Shamrock Farms
- Company type: Dairy
- Founded: 1922; 104 years ago
- Founder: W.T. McClelland; Winifred McClelland; Norman McClelland;
- Headquarters: 2228 N Black Cyn Hwy, Phoenix, AZ 85009
- Number of locations: 15
- Area served: United States
- Key people: Kent McClelland (CEO)
- Products: Milk; Protein shakes; Sour cream; Cottage cheese; Creams; Seasonal items like eggnog;
- Owner: McClelland Family
- Number of employees: ▲6,000 (2025);
- Website: www.shamrockfarms.net

= Shamrock Farms =

Dairy company in Arizona, United States

Shamrock Farms is a dairy company in Phoenix, Arizona, United States. Its mascot is a cow named "Roxie."

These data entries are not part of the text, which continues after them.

$ cat src/hdl/cgkl_pkg.sv
// Shared types and constants for the keyframe colour gradient block.
// No dependencies.
package cgkl_pkg;
    localparam logic CMD_WRITE = 1'b0;
    localparam logic CMD_EVAL  = 1'b1;
    localparam logic [31:0] WHITE_COLOR = 32'hFFFF_FFFF;
    localparam logic [17:0] TIME_SAT = 18'd131072;
    localparam logic [16:0] ONE_Q16 = 17'd65536;
    // Spans of 65 or less are at most 0.001 of the unit time.
    localparam logic [16:0] SPAN_MIN = 17'd65;

    typedef struct packed {
        logic load;       // capture the evaluate fields
        logic div_start;  // start the divider
        logic div_sel;    // 0: age / life, 1: offset / span
        logic seg_clr;    // restart the segment search
        logic rd_issue;   // read keyframe pair at the segment index
        logic k_zero;     // blend factor forced to zero
        logic blend_seg;  // lerp min and max bands
        logic blend_rnd;  // random lerp between them
    } cgkl_cmd_t;

    typedef struct packed {
        logic div_done;
        logic hit;        // current segment holds the time
        logic small_span;
        logic last_seg;   // no further segment within the count
    } cgkl_stat_t;

    function automatic logic [7:0] lerp8(input logic [7:0] a, input logic [7:0] b,
                                        input logic [16:0] k);
        logic [41:0] acc;
        acc = 42'(a) * 42'(ONE_Q16 - k) + 42'(b) * 42'(k) + 42'd32768;
        return acc[23:16];
    endfunction

    function automatic logic [31:0] lerp32(input logic [31:0] c0, input logic [31:0] c1,
                                          input logic [16:0] k);
        logic [31:0] r;
        for (int i = 0; i < 4; i++) r[i*8 +: 8] = lerp8(c0[i*8 +: 8], c1[i*8 +: 8], k);
        return r;
    endfunction
endpackage

$ cat src/hdl/cgkl_ctrl.sv
// Controller state machine sequencing the evaluation and the result handshake.
// Depends on cgkl_pkg.
module cgkl_ctrl import cgkl_pkg::*; (
    input  logic        aclk,
    input  logic        aresetn,
    input  logic        in_valid,
    input  logic        in_cmd,
    input  logic        few_keys,
    output logic        in_ready,
    output logic        wr_en,
    output cgkl_cmd_t   cmd,
    input  cgkl_stat_t  stat,
    input  logic [31:0] color,
    output logic        out_valid,
    input  logic        out_ready,
    output logic [31:0] out_color,
    output logic        out_matched
);
    typedef enum logic [3:0] {
        S_IDLE, S_TDIV, S_READ, S_CHECK, S_KDIV, S_BLEND1, S_BLEND2, S_DONE
    } state_t;

    state_t state_reg;
    logic   pend_reg;

    assign in_ready = (state_reg == S_IDLE) && !out_valid;
    assign wr_en = in_valid && in_ready && (in_cmd == CMD_WRITE);

    always_comb begin
        cmd = '0;
        cmd.load = in_valid && in_ready && (in_cmd == CMD_EVAL);
        cmd.div_start = cmd.load;
        cmd.div_sel = (state_reg == S_KDIV) || (state_reg == S_CHECK);
        cmd.seg_clr = cmd.load;
        cmd.rd_issue = (state_reg == S_READ);
        cmd.k_zero = (state_reg == S_CHECK) && stat.hit && stat.small_span;
        if ((state_reg == S_CHECK) && stat.hit && !stat.small_span) cmd.div_start = 1'b1;
        cmd.blend_seg = (state_reg == S_BLEND1);
        cmd.blend_rnd = (state_reg == S_BLEND2);
    end

    always_ff @(posedge aclk) begin
        if (!aresetn) begin
            state_reg <= S_IDLE;
            out_valid <= 1'b0;
            out_color <= '0;
            out_matched <= 1'b0;
            pend_reg <= 1'b0;
        end else begin
            if (out_valid && out_ready) out_valid <= 1'b0;
            case (state_reg)
                S_IDLE: begin
                    if (in_valid && in_ready) begin
                        if (in_cmd == CMD_WRITE) begin
                            out_valid <= 1'b1;
                            out_color <= '0;
                            out_matched <= 1'b0;
                        end else begin
                            pend_reg <= few_keys;
                            state_reg <= S_TDIV;
                        end
                    end
                end
                S_TDIV: begin
                    if (stat.div_done) begin
                        if (pend_reg) begin
                            out_valid <= 1'b1;
                            out_color <= WHITE_COLOR;
                            out_matched <= 1'b0;
                            state_reg <= S_IDLE;
                        end else begin
                            state_reg <= S_READ;
                        end
                    end
                end
                S_READ: state_reg <= S_CHECK;
                S_CHECK: begin
                    if (stat.hit) begin
                        state_reg <= stat.small_span ? S_BLEND1 : S_KDIV;
                    end else if (stat.last_seg) begin
                        out_valid <= 1'b1;
                        out_color <= WHITE_COLOR;
                        out_matched <= 1'b0;
                        state_reg <= S_IDLE;
                    end else begin
                        state_reg <= S_READ;
                    end
                end
                S_KDIV: if (stat.div_done) state_reg <= S_BLEND1;
                S_BLEND1: state_reg <= S_BLEND2;
                S_BLEND2: state_reg <= S_DONE;
                S_DONE: begin
                    out_valid <= 1'b1;
                    out_color <= color;
                    out_matched <= 1'b1;
                    state_reg <= S_IDLE;
                end
                default: state_reg <= S_IDLE;
            endcase
        end
    end
endmodule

Founded in 1922, Shamrock Farms is owned by the McClelland Family and is the largest family-owned and operated dairy in the Southwest. It produces and distributes a full line of dairy products.

==History==
Shamrock Farms was founded in 1922 in Arizona by Irish immigrant W.T. McCleland (1892-1968). He and his wife would deliver milk on a Ford Model T truck. In 1933, Shamrock Farms started utilizing milking machines. In 1951, it acquired its first refrigerated truck. By 1967, it became the biggest dairy company in Arizona.
== Mmmmilk brand ==
Mmmmilk is a well known milk brand distributed by Shamrock Farms in the Southwestern United States. The milk brand is produced in Arizona. Shamrock Farms sponsors the Arizona Diamondbacks, and some of their bottles have featured Diamondback players such as Mark Grace and Luis Gonzalez. Shamrock Foods also provides commercial foodservice.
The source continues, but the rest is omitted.